It’s easy to confuse a money market account with a money market fund, but there’s a bigger difference between these two savings products than a single word.
While both provide a relatively risk-free place to put your cash, a money market account is a deposit account held at a bank or credit union that is virtually indistinguishable from a savings account. A money market fund is a mutual fund in which you invest, meaning it is governed by an entirely different set of rules and regulations than a bank deposit product.
Below, we’ll explore in more detail the differences between the two, and give you a better idea of which one is right for your savings goals.
Money market accounts vs. money market funds
The most important difference between a money market account and a money market fund is that the first is a risk-free deposit and the second is an investment product that is not free of risk.
Money market accounts are deposit products, and as such they are insured up to $250,000 by the FDIC for banks, or the NCUA for credit unions, which eliminates the risk of losing your money.
These mutual funds are investment vehicles that place their clients’ money in short-term securities, commercial paper and ultra-safe investments. They are securities regulated by the Securities and Exchange Commission (SEC). Because this mutual fund is an investment, there is no ironclad guarantee by the government that you won’t end up losing some of the principal you put in. This could happen if the market tanks and the funds “break the buck” — meaning their net asset value falls below $1.
As the summary prospectus for Vanguard’s Prime Money Market Fund spells out, “You could lose money by investing in the Fund. Although the Fund seeks to preserve the value of your investment at $1.00 per share, it cannot guarantee it will do so.” This last happened in 2008, when the Primary Fund reported customers would only get 97 cents for every dollar invested thanks to the chaos of the financial markets at the time.
Money Market Account
Money Market Fund
A specialized savings account with a bank or credit union
A low-risk mutual fund which invests in short-term debt securities
Access to funds
Can withdrawal money up to six times each month
Same-day settlement without any limits on transactions
Level of risk
Insured by the FDIC or NCUA up to $250,000 per account
Low-risk investment product, with no guaranteed return of your money
Earns a decent interest rate for long-term savings
A higher-yield product to grow money for a short-term goal, such as a home or car purchase
When you need a money market deposit account
While hearing “you need to save more money” ranks right up there with “eat less pizza” as advice that causes your eyes to roll straight to the back of your skull, it’s unfortunately almost always true. A money market account is one of the most powerful tools you have at your disposal to follow through on that advice, giving you an account that earns high interest while granting you easy — if limited — access to your funds for emergency spending.
It’s also virtually indistinguishable to a savings account in that both products typically earn higher interest rates than the pittance earned by most checking accounts while still retaining more liquidity than certificates of deposit (CDs).

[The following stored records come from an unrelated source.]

===== src/rtl/parser_dma_ctrl.sv =====
// Descriptor-driven DMA read controller streaming packet words to packet_parser.
// Define PARSER_DMA_LAST_EN to add the pkt_last end-of-packet marker output.
module parser_dma_ctrl #(
  parameter int WIDTH      = 32,
  parameter int ADDR_W     = 16,
  parameter int LEN_W      = 8,
  parameter int DESC_DEPTH = 4
) (
  input  logic              clk,
  input  logic              rst,
  input  logic [ADDR_W-1:0] desc_addr,
  input  logic [LEN_W-1:0]  desc_len,
  input  logic              desc_valid,
  output logic              desc_ready,
  output logic              mem_rd_en,
  output logic [ADDR_W-1:0] mem_rd_addr,
  input  logic [WIDTH-1:0]  mem_rd_data,
  output logic [WIDTH-1:0]  pkt_data,
  output logic              pkt_valid,
  input  logic              pkt_ready,
`ifdef PARSER_DMA_LAST_EN
  output logic              pkt_last,
`endif
  output logic              busy,
  output logic              pkt_done,
  output logic [15:0]       pkt_count,
  output logic              err_zero_len
);

  // state | meaning
  // IDLE  | no packet active, waiting for a queued descriptor
  // LOAD  | dequeue head descriptor into cur_addr/remaining
  // FETCH | issue reads while credit allows, counting remaining down
  // DRAIN | all reads issued, waiting for the final word handshake
  typedef enum logic [1:0] {IDLE, LOAD, FETCH, DRAIN} state_t;

  localparam int QP_W = $clog2(DESC_DEPTH);
  localparam logic [QP_W:0]       Q_FULL   = DESC_DEPTH[QP_W:0];
  localparam logic [LEN_W-1:0]    LEN_ONE  = LEN_W'(1);
  localparam logic [ADDR_W-1:0]   ADDR_ONE = ADDR_W'(1);

  state_t state, state_nxt;

  logic [ADDR_W-1:0] q_addr [DESC_DEPTH];
  logic [LEN_W-1:0]  q_len  [DESC_DEPTH];
  logic [QP_W-1:0]   q_wr, q_rd;
  logic [QP_W:0]     q_cnt, q_cnt_nxt;
  logic              q_push, q_pop;

  logic [WIDTH-1:0]  ob_data [2];
  logic              ob_wr, ob_rd;
  logic [1:0]        ob_cnt;
  logic              rd_inflight;
  logic [2:0]        words_used;
  logic              pop;

  logic [ADDR_W-1:0] cur_addr;
  logic [LEN_W-1:0]  remaining;

  assign q_push    = desc_valid && desc_ready;
  assign q_pop     = (state == LOAD);
  assign q_cnt_nxt = q_cnt + {{QP_W{1'b0}}, q_push} - {{QP_W{1'b0}}, q_pop};

  always_ff @(posedge clk) begin
    if (rst) begin
      q_wr       <= '0;
      q_rd       <= '0;
      q_cnt      <= '0;
      desc_ready <= 1'b0;
    end else begin
      if (q_push) q_wr <= q_wr + 1'b1;
      if (q_pop)  q_rd <= q_rd + 1'b1;
      q_cnt      <= q_cnt_nxt;
      desc_ready <= (q_cnt_nxt != Q_FULL);
    end
  end

  always_ff @(posedge clk) begin
    if (q_push) begin
      q_addr[q_wr] <= desc_addr;
      q_len[q_wr]  <= desc_len;
    end
  end

  // The word returning from memory counts as buffered in its arrival cycle,
  // so it is presented immediately and stored only if not taken.
  assign words_used  = {1'b0, ob_cnt} + {2'b00, rd_inflight};
  assign pkt_valid   = !rst && ((ob_cnt != 2'd0) || rd_inflight);
  assign pkt_data    = (ob_cnt != 2'd0) ? ob_data[ob_rd] :
                       (rd_inflight ? mem_rd_data : '0);
  assign pop         = pkt_valid && pkt_ready;
  assign mem_rd_en   = !rst && (state == FETCH) && (words_used < 3'd2);
  assign mem_rd_addr = cur_addr;
  assign busy        = (state != IDLE) || (q_cnt != '0);

`ifdef PARSER_DMA_LAST_EN
  logic ob_last [2];
  logic rd_last;
  assign pkt_last = pkt_valid && ((ob_cnt != 2'd0) ? ob_last[ob_rd] : rd_last);
`endif

  always_ff @(posedge clk) begin
    if (rst) begin
      ob_wr       <= 1'b0;
      ob_rd       <= 1'b0;
      ob_cnt      <= 2'd0;
      rd_inflight <= 1'b0;
`ifdef PARSER_DMA_LAST_EN
      rd_last     <= 1'b0;
`endif
    end else begin
      if (rd_inflight) ob_wr <= ~ob_wr;
      if (pop)         ob_rd <= ~ob_rd;
      ob_cnt      <= ob_cnt + {1'b0, rd_inflight} - {1'b0, pop};
      rd_inflight <= mem_rd_en;
`ifdef PARSER_DMA_LAST_EN
      rd_last     <= mem_rd_en && (remaining == LEN_ONE);
`endif
    end
  end

  always_ff @(posedge clk) begin
    if (rd_inflight) begin
      ob_data[ob_wr] <= mem_rd_data;
`ifdef PARSER_DMA_LAST_EN
      ob_last[ob_wr] <= rd_last;
`endif
    end
  end

  always_comb begin
    state_nxt = state;
    pkt_done  = 1'b0;
    case (state)
      IDLE:  if (q_cnt != '0) state_nxt = LOAD;
      LOAD:  state_nxt = (q_len[q_rd] == '0) ? IDLE : FETCH;
      FETCH: if (mem_rd_en && (remaining == LEN_ONE)) state_nxt = DRAIN;
      DRAIN: begin
        // only this packet's words can be in the pipeline here
        if (pop && (words_used == 3'd1)) begin
          pkt_done  = 1'b1;
          state_nxt = IDLE;
        end
      end
      default: state_nxt = IDLE;
    endcase
  end

  always_ff @(posedge clk) begin
    if (rst) begin
      state        <= IDLE;
      cur_addr     <= '0;
      remaining    <= '0;
      pkt_count    <= 16'd0;
      err_zero_len <= 1'b0;
    end else begin
      state <= state_nxt;
      if (state == LOAD) begin
        cur_addr  <= q_addr[q_rd];
        remaining <= q_len[q_rd];
        if (q_len[q_rd] == '0) err_zero_len <= 1'b1;
      end else if (mem_rd_en) begin
        cur_addr  <= cur_addr + ADDR_ONE;
        remaining <= remaining - LEN_ONE;
      end
      if (pkt_done) pkt_count <= pkt_count + 16'd1;
    end
  end

endmodule

===== config.mk =====
export PLATFORM = sky130hd
export DESIGN_NAME = parser_dma_ctrl
export DESIGN_NICKNAME = d
export VERILOG_FILES = /design/src/rtl/parser_dma_ctrl.sv
export SDC_FILE = /design/constraint.sdc
export NUM_CORES = 1
export LEC_CHECK = 0
export ABC_AREA = 1
export CAP_MARGIN = 20
export CORE_MARGIN = 5
export CORE_UTILIZATION = 45
export DETAILED_ROUTE_END_ITERATION = 8
export GPL_ROUTABILITY_DRIVEN = 0
export PLACE_DENSITY = 0.7
export SYNTH_ARGS = -nofsm -noshare
export SYNTH_HDL_FRONTEND = slang
export SYNTH_SLANG_ARGS = --single-unit

===== constraint.sdc =====
create_clock -name clk -period 2.25 [get_ports clk]
set_input_delay 0.45 -clock clk [delete_from_list [all_inputs] [get_ports clk]]
set_output_delay 0.45 -clock clk [all_outputs]
set_load 0.005 [all_outputs]

# Word-level counts from Yosys, hierarchy flattened
# Memories as Yosys holds them, arrays and structs flattened. A register that Yosys moved wholly into a read port is not among the register bits.
# Cells that the tools add are included.
# W data, S select, Z words.
totals:
  ram_bits: 160
  in_bits: 60
  memories: 3
  out_inout_bits: 70
  word_cells: 79
  register_bits: 56
memory_table:
  columns: ["name", "depth", "width", "read_ports", "rd_clocked_by_memory_dff", "write_ports", "line", "source"]
  rows:
  - ["ob_data", 2, 32, 1, 1, 1, "50", "logic [WIDTH-1:0] ob_data [2];"]
  - ["q_addr", 4, 16, 1, 1, 1, "44", "logic [ADDR_W-1:0] q_addr [DESC_DEPTH];"]
  - ["q_len", 4, 8, 1, 1, 1, "45", "logic [LEN_W-1:0] q_len [DESC_DEPTH];"]
op_classes:
  add_sub_neg: 10
  order_cmp: 1
  eq_ne: 9
  n_mux: 23
  reduce_logical: 18
  bitwise_logic: 2
op_table:
  columns: ["cell", "n"]
  rows:
  - ["$mux W32", 2]
  - ["$add A16 B1 Y16 const B", 2]
  - ["$mux W16", 2]
  - ["$mux W2", 8]
  - ["$mux W8", 2]
  - ["$eq A8 B1 Y1 const B", 1]
  - ["$logic_not A8 Y1", 1]
  - ["$mux W1", 8]
  - ["$pmux W2 S4", 1]
  - ["$sub A8 B1 Y8 const B", 1]
  - ["$logic_and A1 B1 Y1", 7]
  - ["$reduce_bool A2 Y1", 3]
  - ["$add A2 B1 Y2 const B", 2]
  - ["$eq A2 B2 Y1 const B", 2]
  - ["$ne A2 B2 Y1 const B", 2]
  - ["$add A2 B1 Y3", 1]
  - ["$add A3 B1 Y3", 1]
  - ["$eq A3 B1 Y1 const B", 1]
  - ["$lt A3 B2 Y1 const B", 1]
  - ["$ne A3 B3 Y1 const B", 1]
  - ["$reduce_and A3 Y1", 1]
  - ["$reduce_bool A3 Y1", 1]
  - ["$sub A3 B1 Y3", 1]
  - ["$add A2 B1 Y2", 1]
  - ["8 further kinds", 10]

# Longest topological paths before layout
depth:
  depth_word: 7
  ltp_mapped: 11

# Worst setup path after synthesis
# Ideal clock, no wire load.
synth_path:
  path_type: "reg2reg"
  start: "register rd_inflight"
  end: "memory ob_data[0][0] (enable)"
  period_less_slack_ps: 2294
  setup_ps: 422
  arrival_ps: 1873
  path_buffers: 1
  slack_ps: -44
  path_stages_with_launch: 4
  cell_sequence: "dfxtp_1 -> buf_4 -> inv_4 -> nor2_1"
synth_via:
  elab_chain_cells: 2
synth_rtl:
  columns: ["element", "line", "source"]
  rows:
  - ["start: declaration", "53", "logic rd_inflight;"]
  - ["start signal: assignment", "115", "rd_inflight <= mem_rd_en;"]
  - ["$mux W1", "123", "if (rd_inflight) begin"]
  - ["$mux W1 (implied by the code)", "124", "ob_data[ob_wr] <= mem_rd_data;"]
  - ["end: declaration", "50", null]
# Every way passes these cells.

# Final worst setup path
layout_path:
  start: "register ob_cnt[0]"
  end: "output pkt_valid"
layout_via:
  elab_chain_cells: 3
layout_rtl:
  columns: ["element", "line", "source"]
  rows:
  - ["start: declaration", "52", "logic [1:0] ob_cnt;"]
  - ["start signal: assignment", "114", "ob_cnt <= ob_cnt + {1'b0, rd_inflight} - {1'b0, pop};"]
  - ["$reduce_bool A2 Y1", "88", "assign pkt_valid = !rst && ((ob_cnt != 2'd0) || rd_inflight);"]
  - ["$logic_or A1 B1 Y1", "88", null]
  - ["$logic_and A1 B1 Y1", "88", null]
  - ["end: declaration", "19", "output logic pkt_valid,"]
# Every way passes these cells.

==> metrics.md <==
| Metric | Value |
|---|---|
| Status | finished, final reports clean |
| First-pass GRT wire length | 36700 um |
| Post-synthesis cell count | 974 |
| CP Data Required Time | 1.80 ns |
| Register area share after synthesis | about three fifths |
| Asr flop ratio synth | 0% |
| Tot GR Track Use | between 10% and 20% |
| Final worst path period share | 99.9% |
| Num CTS Buffers | 23 |
| Die ar. | 24700 um2 |
| Final hold vios | 0 |
| Max-cap violations | 0 |
| Layout area overhead | 29.1% |
| Initial Utilization | 46.0% |
| Clock transition at path regs | 0.06 ns |
| Overall power | 14600 uW |
| Die width | between 150 and 200 um |
| Row cnt | 53 |
| EDFF count, synth | 160 |
| Hpwl dp | about 14000 um |
| CTS H-tree lvls | 1 |
| Post-place setup slack | -0.105 ns |
| Max IR drop VDD | 0.719 mV |
| Syn Std Cell Area | approximately 10000 um2 |
| Setup ws final | around 0.0022 ns |
| CTS max path bufs | 3 |
| Pleak | 0.00463 uW |
| Synthesis Warnings | 0 |
| Mean Syn Cell Area | 9.99 um2 |
| I/O Pins | 130 |
| Largest net degree at the start of global routing | between 40 and 50 |
| Minimum clock period | 2.25 ns |
| Initial antenna violation count | 0 |
| Syn_nets | around 1000 |
| Core Region | 21200 um2 |
| Cells after DPL | 1356 |
| Vias/cell | 5.25 |
| Adder-Cell Fraction of Synth Area | 2.01% |
| CP arrival | 1.80 ns |
| CP Launch Point | ob_cnt[0]$_SDFF_PP0_ |
| Top cells by count, synth | nand2_1 (180), edfxtp_1 (160), nor2_1 (146) |
| Worst-Skew Late Latency | approximately 0.49 ns |
| Die H | 157 um |
| Final Hold Slack | 0.462 ns |
| DRC | 0 |
| Yosys cell types | 34 |
| Worst setup SP type | flip-flop |
| Share of cells above drive strength 1 | between 15 and 20% |
| Simple-Gate Fraction of Synth Area | 20.7% |
| Sink Count | 219 |
| Reg2Reg Depth | 13 |
| Mux contribution to synthesized area | 0% |
| WL per Instance | around 16 um |
| Max_slew headroom | between 60% and 70% |
| PD cells | 1160 nW/um2 |
| CTS tree | built |
| Critical path class | flip-flop to output port |
| Detailed Route WL | around 23000 um |
| Worst Setup End Kind | output port |
| Util after Layout | slightly below 60% |
| CTS root buf | clkbuf_16 |
| Synth top area cells | edfxtp_1 (49%), dfxtp_1 (12%), nand2_1 (6.9%), nor2_1 (5.6%), nand3_1 (5.0%) |
| Count leader, synth | nand2_1 |
| Leading area contributor after synthesis | edfxtp_1 |
| Final nets | 1197 |
| Final setup viols | 0 |
| XOR/XNOR Fraction of Synth Area | 1.71% |
| Grt ovf | 0 |
| Crit path max fanout | 20 |
| Flop2flop setup slack | ~0.25 ns |
| N_diodes | 0 |
| Largest family of logic cells by synthesized area | simple AND/OR/NAND/NOR gates |
| Hold Path Origin | err_zero_len$_SDFFE_PP0P_ |
| Most used DFF post-synth | edfxtp_1 |
| Hold WC Path Type | flip-flop to flip-flop |
| ANT nets after route | 0 |
| Post-synthesis register bit count | 219 |
| Synth top area share | 49.4% |
| DRT Pass-1 Iters | 5 |
| Launching point of the worst reg2reg path | ob_cnt[0]$_SDFF_PP0_ |
| Setup crit end | pkt_valid |
| Initial DRC Count | 464 |
| Worst-Margin Slew | 0.495 ns |
| Fmax | 445 MHz |
| Slew Limit Fails | 0 |
| Clk_skew | between 0.006 and 0.007 ns |
| IO Port Bufs | 129 |
| R2R Path End | ob_cnt[1]$_SDFF_PP0_ |
| Vias | 7405 |
| Compound-Gate Fraction of Synth Area | between 8 and 9% |
| Fin cells | 1411 |
| Vias in the first global route | ~7300 |
| Unrepaired setup endpoints after global routing | true |
## power breakdown
| part | internal, uW | total, uW | switching, uW | leakage, uW |
|---|---|---|---|---|
| registers | 4940 | 5350 | 412 | 0.00193 |
| clock network | 2090 | 3540 | 1450 | 0.000334 |
| logic | 2540 | 5690 | 3150 | 0.00236 |
| total | 9560 | 14600 | 5010 | 0.00463 |
## critical path, cell delays in order, from the launching register on
cell and delay [ns]:
dfxtp_2 0.34, buf_6 0.12, nor2_4 0.15, buf_4 0.17
buf_16 0.18, a21oi_2 0.08, dlygate4sd2_1 0.26
## per-layer routing
layer  up-vias  part of all wire (%)  track usage, %
li1       3638                     -               -
met1      3519                    43            23.2
met2       211                    49            32.1
met3        37                   5.6            2.69
met4         0                   2.3            6.27
met5         -                     0               0
## final cells by class
cell class / count / area (um2)
fill: 1750 / 8590
timing repair buffer: 173 / 1710
sequential: 219 / 5990
multi-input combinational: 638 / 3570
inverter: 67 / 259
tap: 275 / 344
clock inverter: 13 / 111
clock buffer: 26 / 587
## what timing repair did
action	CTS	global route
endpoints found under the setup margin	35	35
gates cloned	3	3
hold buffers	0	0
setup buffers	6	7
pin swaps	9	7
resized for setup	161	50
## worst min-delay path by stage
| stage | depth (start not counted) | endpoint | slack [ns] |
|---|---|---|---|
| floorplan | 2 | err_zero_len$_SDFFE_PP0P_ | 0.45 |
| global route | 2 | err_zero_len$_SDFFE_PP0P_ | 0.49 |
| detailed placement | 2 | err_zero_len$_SDFFE_PP0P_ | 0.46 |
| global placement | 2 | err_zero_len$_SDFFE_PP0P_ | 0.44 |
| CTS | 2 | err_zero_len$_SDFFE_PP0P_ | 0.47 |
| finish | 2 | err_zero_len$_SDFFE_PP0P_ | 0.46 |
## cells by family after synthesis
family,Yosys count
flip-flops,219
adder cells (fa/ha/maj),15
buffers and inverters,117
AND/OR/NAND/NOR,464
XOR/XNOR,19
AO/OA/AOI/OAI,140
## state kept, by name, indices dropped and copies added, names as in the netlist, named ones only
register,cells
desc_ready,1
err_zero_len,1
mem_rd_addr,16
ob_cnt,2
ob_data,64
ob_rd,1
ob_wr,1
pkt_count,16
q_addr,64
q_cnt,3
q_len,32
q_rd,2
q_wr,2
rd_inflight,1
remaining,8
state,1
## placed cells by master, fill, tap and decap left out, drive strengths merged, types with 40 or more instances in the layout
cell / n
inv: 67
nand2: 187
edfxtp: 160
dfxtp: 59
nor2: 154
a21oi: 40
buf: 74
o21ai: 48
nand3: 99
clkdlybuf4s50: 94
## per-stage QoR
stage	cell area, um2	TNS (ns)
6_report	12600	0
5_1_grt	12600	-1.05
4_1_cts	12300	-0.803
3_5_place_dp	11400	-0.212
3_3_place_gp	11400	-0.216
2_1_floorplan	9740	0
(Power assumes the default switching activity.)
==> patch, RTL diff (same settings) <==
Make the reset (`rst`) asynchronous in 3 clocked blocks.
--- a/src/rtl/parser_dma_ctrl.sv
+++ b/src/rtl/parser_dma_ctrl.sv
@@ -61,7 +61,7 @@
   assign q_pop     = (state == LOAD);
   assign q_cnt_nxt = q_cnt + {{QP_W{1'b0}}, q_push} - {{QP_W{1'b0}}, q_pop};
 
-  always_ff @(posedge clk) begin
+  always_ff @(posedge clk or posedge rst) begin
     if (rst) begin
       q_wr       <= '0;
       q_rd       <= '0;
@@ -99,7 +99,7 @@
   assign pkt_last = pkt_valid && ((ob_cnt != 2'd0) ? ob_last[ob_rd] : rd_last);
 `endif
 
-  always_ff @(posedge clk) begin
+  always_ff @(posedge clk or posedge rst) begin
     if (rst) begin
       ob_wr       <= 1'b0;
       ob_rd       <= 1'b0;
@@ -146,7 +146,7 @@
     endcase
   end
 
-  always_ff @(posedge clk) begin
+  always_ff @(posedge clk or posedge rst) begin
     if (rst) begin
       state        <= IDLE;
       cur_addr     <= '0;
Function: differs if rst is asserted again (counterexample within 4 cycles, from zero or initial values and one cycle with rst high); with rst held inactive, the same outputs for 4 cycles.
==> patch against the original RTL <==
The run now ends with negative setup slack left; setup slack worse by 56 ps; final area up 0.66%; sequential share of layout area up 1.4 points; first-iteration DRC count rose by 2.8%; wire length grew 0.17%; sequential cell count down 3; area after synthesis up 0.23%; critical endpoint is now pkt_data[13]; total power rose by 11%; largest cell class unchanged.
==> patch: results (changes against the original RTL) <==
| Metric | Value |
|---|---|
| Status | `finished with violations` |
| Failing checks | `negative setup slack` |
| Maximum ir drop on the vdd rail | `0.719 mV (about the same)` |
| Detailed-route vias per instance | `5.18 (-1.2%)` |
| Instance count of the mapped netlist | `940 (-3.5%)` |
| Ratio of cells with drive above 1 in the final layout | `0.161 (-0.0104)` |
| Reg-to-reg slack, setup | `270 ps (+20 ps)` |
| Post-CTS repair timing setup buffer count | `5 (-1)` |
| Standby leakage power | `4.95 nW (+6.9%)` |
| Placement-stage cell area | `11,500 um^2 (+0.32%)` |
| Critical path startpoint | `ob_cnt[0]` |
| Worst-case reg-to-reg path depth | `9 (-4)` |
| Largest clock skew in the final design | `8.20 ps (+2.08 ps)` |
| Filler Cells Inserted | `1,722 (-1.6%)` |
| End point of the critical path | `pkt_data[13]` |
| Worst hold path startpoint | `err_zero_len` |
| Total length of routed wires | `23.2 mm (+0.17%)` |
| Global-route wire length before repair | `36.3 mm (-1.3%)` |
| Vias in the first global route | `6,938 (-4.5%)` |
| Via count of the routed design | `7,179 (-3.1%)` |
| GRT Overall Usage | `0.181 (-0.00175)` |
| Final WS setup | `-54.1 ps (-56.3 ps)` |
| Dpl hpwl | `14.3 mm (-0.44%)` |
| Endpoints failing setup | `9 (+9)` |
| Final hold slack | `465 ps (+3.04 ps)` |
| Arrival time of the worst setup path | `1850 ps (+50 ps)` |
| Net count of the finished layout | `1,169 (-2.3%)` |
| Cell types with the highest counts after synthesis | `211 x nand2_1, 160 x edfxtp_1, 143 x nor2_1` |
| Part of the Yosys area used for sequential elements | `0.636 (+0.0212)` |
| Net Sw Power | `5.84 mW (+17%)` |
| Number of placed cells counting well taps | `1,334 (-1.6%)` |
| Final setup TNS | `-127 ps (-127 ps)` |
| Compound-cell area share of the yosys netlist | `0.0603 (-0.0255)` |
| Largest cells by area after synthesis | `edfxtp_1 49%, dfrtp_1 14%, nand2_1 8.1%` |
| Peak per-stage delay on the critical path | `410 ps (+70 ps)` |
| Slowest stage cell, crit path | `dfrtp_1` |
| Register share of total power | `0.352 (-0.015)` |
| Share of flip-flops with an asynchronous set or reset | `0.259 (+0.259)` |
| Comb pwr | `6.69 mW (+18%)` |
| Largest net degree at the start of global routing | `52 (+6.1%)` |
| Adder-cell area share of the yosys netlist | `0.0200 (-0.0000463)` |
## patch: changes by cell type after synthesis, sizes merged, moves of 6 or more
cell,before,now
a21oi,40,16
a31oi,8,0
clkbuf,16,7
dfrtp,0,56
dfxtp,59,0
nand2,187,214
nor2,154,145
nor3,16,8
o211ai,0,6
o21ai,48,31
o22ai,11,3
xnor2,2,9
## patch: layer usage
metal | vias to the layer above | track usage | wire (um) | share of wire
met5 | - | 0 | 0 | 0
met4 | 0 | 0.0397 | 411 | 0.018
met3 | 31 | 0.0302 | 1400 | 0.060
met2 | 208 | 0.303 | 11400 | 0.49
met1 | 3421 | 0.250 | 9990 | 0.43
li1 | 3519 | - | - | -
## patch: cell type report
cell class,count,area share
repair buffers,173,0.134
clock buffers,31,0.0487
clock inverters,10,0.0104
inverters,64,0.0195
well taps,275,0.0272
multi-input cells,616,0.269
flip-flops and latches,216,0.491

“The differences between money market accounts and savings accounts depend on the institution that is offering them,” said Ken Tumin, founder and writer of DepositAccounts.com, which, like MagnifyMoney, is owned by LendingTree. “I’ve seen some banks offer money market accounts that have the same features as savings accounts at other banks.”
One general point of differentiation Tumin sees between savings accounts and money market accounts is that many money market accounts come with checks or an ATM card, which makes it easier to tap those funds for the sort of big-ticket emergency purchases — think of a fridge on the fritz — you’ve been saving for.
When you need a money market fund
Money market funds are the purview of brokerage firms, and they typically give investors a higher return than what they can earn via interest on money market deposit accounts. This makes it a good option for people saving for a short-term goal who don’t mind taking on a little more risk than they would with a federally-insured deposit account.
“Its yield fluctuates and will probably end up being somewhere between a savings account and a CD, but closer to the CD yield,” said Amy Goan, a CFP and former money market fund manager based in Washington. “However, if you want to liquidate the whole account and invest the money elsewhere, it’s just like any other mutual fund and the money will be available the next business day.”
One reason you may want to avoid these for the long haul is that due to the conservative nature of their investments, this mutual fund has a difficult time beating inflation.
“Long-term goals, such as retirement and education should be invested more aggressively to generate competitive return over inflation over the long term,” said Samantha Anderson, a CFP based in Ohio.